The DMs and stakeholders that are involved in MCDA processes are normally experts that know the problem well and also understand it (at least to some degree), but they are (usually) not familiar with MCDA from a mathematical standpoint. The MCDA Index Tool provides them with a tool to supplement their often-heuristic approaches with a formal set of decision analysis instruments. In this way, it can support the so-called “formal models” of heuristics (e.g., Mousavi and Gigerenzer (2017)) compared to “informal models” of heuristics (e.g., Kahneman and Tversky (1982)).

A case study with data from the EU project SECURE was used to show all the five steps of the tool, conducting a detailed uncertainty and sensitivity analysis for 14 energy scenarios by accounting for different data normalization strategies and compensatory attitudes of the decision makers/stakeholders. It was confirmed that most of the best and worst scenarios proposed in the SECURE project are stable in their respective performance ranges. However, there are a few exceptions, indicating that some scenarios can receive a very different rank (with up to 10 rank differences), while varying the compensatory attitude of the decision makers/stakeholders. This finding confirms the usefulness of the tool to test the stability of rankings driven by a single score.

There are promising research avenues that can be pursued to expand the decision support capabilities of the proposed tool. Firstly, the possibility of including a hierarchical structure of the indicators, instead of only a flat one, would allow to formulate problems with a large number of indicators in a more well-organized format (Corrente et al. 2013). Inspiration can be taken from some of the reviewed software including Decerns, Smart Decisions and Web-HIPRE. The inclusion of the capacity to use uncertain performances and or weights would allow to model multiple preference models with a further uncertainty management component (Pelissari et al. 2018). Logical decisions can provide several options to consider for such a purpose. It could also be interesting to embed a global sensitivity analysis package like the one proposed by Lindén et al. (2018) to evaluate the implicit influence of each indicator driven by the correlation structure. Furthermore, a summary measure indicating the change of rankings for the same alternatives according to different combinations could be also used in the tool to enhance the high-level assessment of model stability.

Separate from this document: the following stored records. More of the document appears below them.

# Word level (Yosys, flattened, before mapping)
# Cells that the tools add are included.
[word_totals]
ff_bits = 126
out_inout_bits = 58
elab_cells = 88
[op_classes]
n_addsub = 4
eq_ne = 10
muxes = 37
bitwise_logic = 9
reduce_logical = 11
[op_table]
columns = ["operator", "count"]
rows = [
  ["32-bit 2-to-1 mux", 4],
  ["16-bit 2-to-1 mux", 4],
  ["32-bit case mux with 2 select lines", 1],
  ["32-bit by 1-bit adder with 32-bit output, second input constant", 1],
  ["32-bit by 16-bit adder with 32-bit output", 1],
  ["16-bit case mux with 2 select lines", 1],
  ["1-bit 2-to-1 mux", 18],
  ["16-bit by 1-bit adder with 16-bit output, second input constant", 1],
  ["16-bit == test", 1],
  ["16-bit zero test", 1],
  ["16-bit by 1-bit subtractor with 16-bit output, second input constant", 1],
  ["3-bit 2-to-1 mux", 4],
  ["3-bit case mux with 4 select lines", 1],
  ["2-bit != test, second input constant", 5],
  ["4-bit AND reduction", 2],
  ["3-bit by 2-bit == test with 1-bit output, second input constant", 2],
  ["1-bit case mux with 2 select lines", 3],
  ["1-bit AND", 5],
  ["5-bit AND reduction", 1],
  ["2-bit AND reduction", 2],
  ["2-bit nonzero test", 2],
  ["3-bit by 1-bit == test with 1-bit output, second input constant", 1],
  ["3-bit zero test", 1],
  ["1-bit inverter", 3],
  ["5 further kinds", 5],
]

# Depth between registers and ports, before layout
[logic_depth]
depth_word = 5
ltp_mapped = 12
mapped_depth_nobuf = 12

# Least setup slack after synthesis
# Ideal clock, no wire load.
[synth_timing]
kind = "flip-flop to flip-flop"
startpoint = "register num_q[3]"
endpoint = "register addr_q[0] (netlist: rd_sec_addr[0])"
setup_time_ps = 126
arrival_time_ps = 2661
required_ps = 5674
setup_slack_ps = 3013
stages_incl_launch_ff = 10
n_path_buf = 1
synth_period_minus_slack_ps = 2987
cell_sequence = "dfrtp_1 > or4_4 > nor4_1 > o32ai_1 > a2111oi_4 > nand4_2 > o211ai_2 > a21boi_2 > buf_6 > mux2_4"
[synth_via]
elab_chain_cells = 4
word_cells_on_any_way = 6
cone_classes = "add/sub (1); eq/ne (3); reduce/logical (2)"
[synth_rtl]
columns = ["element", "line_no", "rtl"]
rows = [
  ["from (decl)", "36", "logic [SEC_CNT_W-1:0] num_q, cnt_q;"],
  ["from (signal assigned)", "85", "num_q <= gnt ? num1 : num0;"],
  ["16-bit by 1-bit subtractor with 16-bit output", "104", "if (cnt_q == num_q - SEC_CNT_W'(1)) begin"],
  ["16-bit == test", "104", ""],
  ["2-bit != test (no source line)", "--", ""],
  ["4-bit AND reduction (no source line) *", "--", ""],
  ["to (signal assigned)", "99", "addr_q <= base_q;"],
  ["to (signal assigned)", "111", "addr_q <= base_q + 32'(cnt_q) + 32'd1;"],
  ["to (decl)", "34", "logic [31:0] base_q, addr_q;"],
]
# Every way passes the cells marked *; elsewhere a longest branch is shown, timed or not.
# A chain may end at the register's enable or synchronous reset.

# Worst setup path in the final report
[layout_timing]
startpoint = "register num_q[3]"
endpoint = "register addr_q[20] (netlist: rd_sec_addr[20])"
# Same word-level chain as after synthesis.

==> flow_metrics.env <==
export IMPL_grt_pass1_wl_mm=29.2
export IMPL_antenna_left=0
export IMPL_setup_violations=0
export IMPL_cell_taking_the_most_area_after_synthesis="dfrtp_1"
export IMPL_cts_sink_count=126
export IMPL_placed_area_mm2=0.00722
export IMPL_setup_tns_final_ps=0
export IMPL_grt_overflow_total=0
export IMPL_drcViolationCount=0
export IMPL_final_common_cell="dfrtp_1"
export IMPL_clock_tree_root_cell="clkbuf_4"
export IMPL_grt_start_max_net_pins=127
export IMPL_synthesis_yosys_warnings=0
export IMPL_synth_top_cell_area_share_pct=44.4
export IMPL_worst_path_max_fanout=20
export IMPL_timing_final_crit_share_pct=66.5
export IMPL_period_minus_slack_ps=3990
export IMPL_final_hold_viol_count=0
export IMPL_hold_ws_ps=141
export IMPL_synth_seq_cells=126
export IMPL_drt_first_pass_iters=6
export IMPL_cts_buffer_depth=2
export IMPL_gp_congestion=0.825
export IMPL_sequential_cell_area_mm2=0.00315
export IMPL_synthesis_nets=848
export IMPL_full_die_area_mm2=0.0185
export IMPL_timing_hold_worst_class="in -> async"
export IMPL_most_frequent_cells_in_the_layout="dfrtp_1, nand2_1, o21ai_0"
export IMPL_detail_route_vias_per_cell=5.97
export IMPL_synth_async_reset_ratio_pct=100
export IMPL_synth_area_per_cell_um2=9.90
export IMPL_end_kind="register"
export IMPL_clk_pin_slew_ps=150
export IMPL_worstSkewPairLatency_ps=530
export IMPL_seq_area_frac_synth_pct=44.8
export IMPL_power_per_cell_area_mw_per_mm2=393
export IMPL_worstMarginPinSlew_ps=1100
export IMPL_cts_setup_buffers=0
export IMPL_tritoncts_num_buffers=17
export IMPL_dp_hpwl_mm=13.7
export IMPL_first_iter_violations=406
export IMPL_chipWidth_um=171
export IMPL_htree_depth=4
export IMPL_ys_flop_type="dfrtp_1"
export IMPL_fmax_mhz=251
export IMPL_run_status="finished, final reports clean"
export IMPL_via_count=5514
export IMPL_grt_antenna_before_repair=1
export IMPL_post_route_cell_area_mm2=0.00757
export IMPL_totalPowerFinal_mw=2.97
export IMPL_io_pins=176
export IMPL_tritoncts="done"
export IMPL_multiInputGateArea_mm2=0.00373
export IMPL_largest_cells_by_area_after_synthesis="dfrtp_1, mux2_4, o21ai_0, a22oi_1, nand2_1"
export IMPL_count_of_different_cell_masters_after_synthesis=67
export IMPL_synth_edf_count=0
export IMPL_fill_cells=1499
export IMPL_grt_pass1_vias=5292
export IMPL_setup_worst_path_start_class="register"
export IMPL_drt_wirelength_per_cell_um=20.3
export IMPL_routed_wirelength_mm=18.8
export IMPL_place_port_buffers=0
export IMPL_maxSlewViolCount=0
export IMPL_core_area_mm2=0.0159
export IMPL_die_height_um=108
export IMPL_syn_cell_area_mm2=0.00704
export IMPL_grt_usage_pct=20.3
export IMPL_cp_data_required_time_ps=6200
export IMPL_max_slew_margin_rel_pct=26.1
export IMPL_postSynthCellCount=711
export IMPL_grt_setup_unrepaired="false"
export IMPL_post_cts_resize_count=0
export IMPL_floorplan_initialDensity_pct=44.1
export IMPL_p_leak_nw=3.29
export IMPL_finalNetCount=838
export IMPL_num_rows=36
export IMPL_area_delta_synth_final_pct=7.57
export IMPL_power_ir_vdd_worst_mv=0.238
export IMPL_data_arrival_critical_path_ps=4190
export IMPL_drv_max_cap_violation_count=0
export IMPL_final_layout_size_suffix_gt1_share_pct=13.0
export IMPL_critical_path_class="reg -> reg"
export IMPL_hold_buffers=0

Several of these possible solutions are presented for example in Kadziński and Michalski (2016). Lastly, aggregation methods that still provide an index could be integrated to account, for example, for the interactions between the indicators, such as with the Choquet integral (Grabisch and Labreuche 2016).

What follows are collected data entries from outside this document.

$ cat src/rtl/parking_pkg.sv
// Shared types and constants for the parking slot allocator.
// GATE_TIMER_EN adds the GATE_HOLD state used by the entry barrier timer.
package parking_pkg;

    localparam int NUM_SLOTS = 15;
    localparam int IDX_W     = 4;

    typedef logic [IDX_W-1:0]     slot_idx_t;
    typedef logic [NUM_SLOTS-1:0] occ_vec_t;

    localparam slot_idx_t SLOTS_N = slot_idx_t'(NUM_SLOTS);

    typedef enum logic [2:0] {
        IDLE,
        ENTRY_SCAN,
        ENTRY_RESP,
        EXIT_RESP,
`ifdef GATE_TIMER_EN
        WAIT_REL,
        GATE_HOLD
`else
        WAIT_REL
`endif
    } alloc_state_t;

    // Out-of-range indices shift the one out, giving an empty mask.
    function automatic occ_vec_t slot_mask(slot_idx_t i);
        return occ_vec_t'(1) << i;
    endfunction

endpackage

CIs are developed to evaluate multi-dimensional concepts, for which there is not usually a measure to be used to assess how “right” or “wrong” their outcome is. The assessment of a CI is mostly related to the transparency and reproducibility of the process used to develop it (Bouyssou et al. 2002, 2015; Greco et al. 2019; Nardo et al. 2008). With this tool, the authors think that some support is provided to the user in that direction, with a key focus on the normalization and aggregation steps.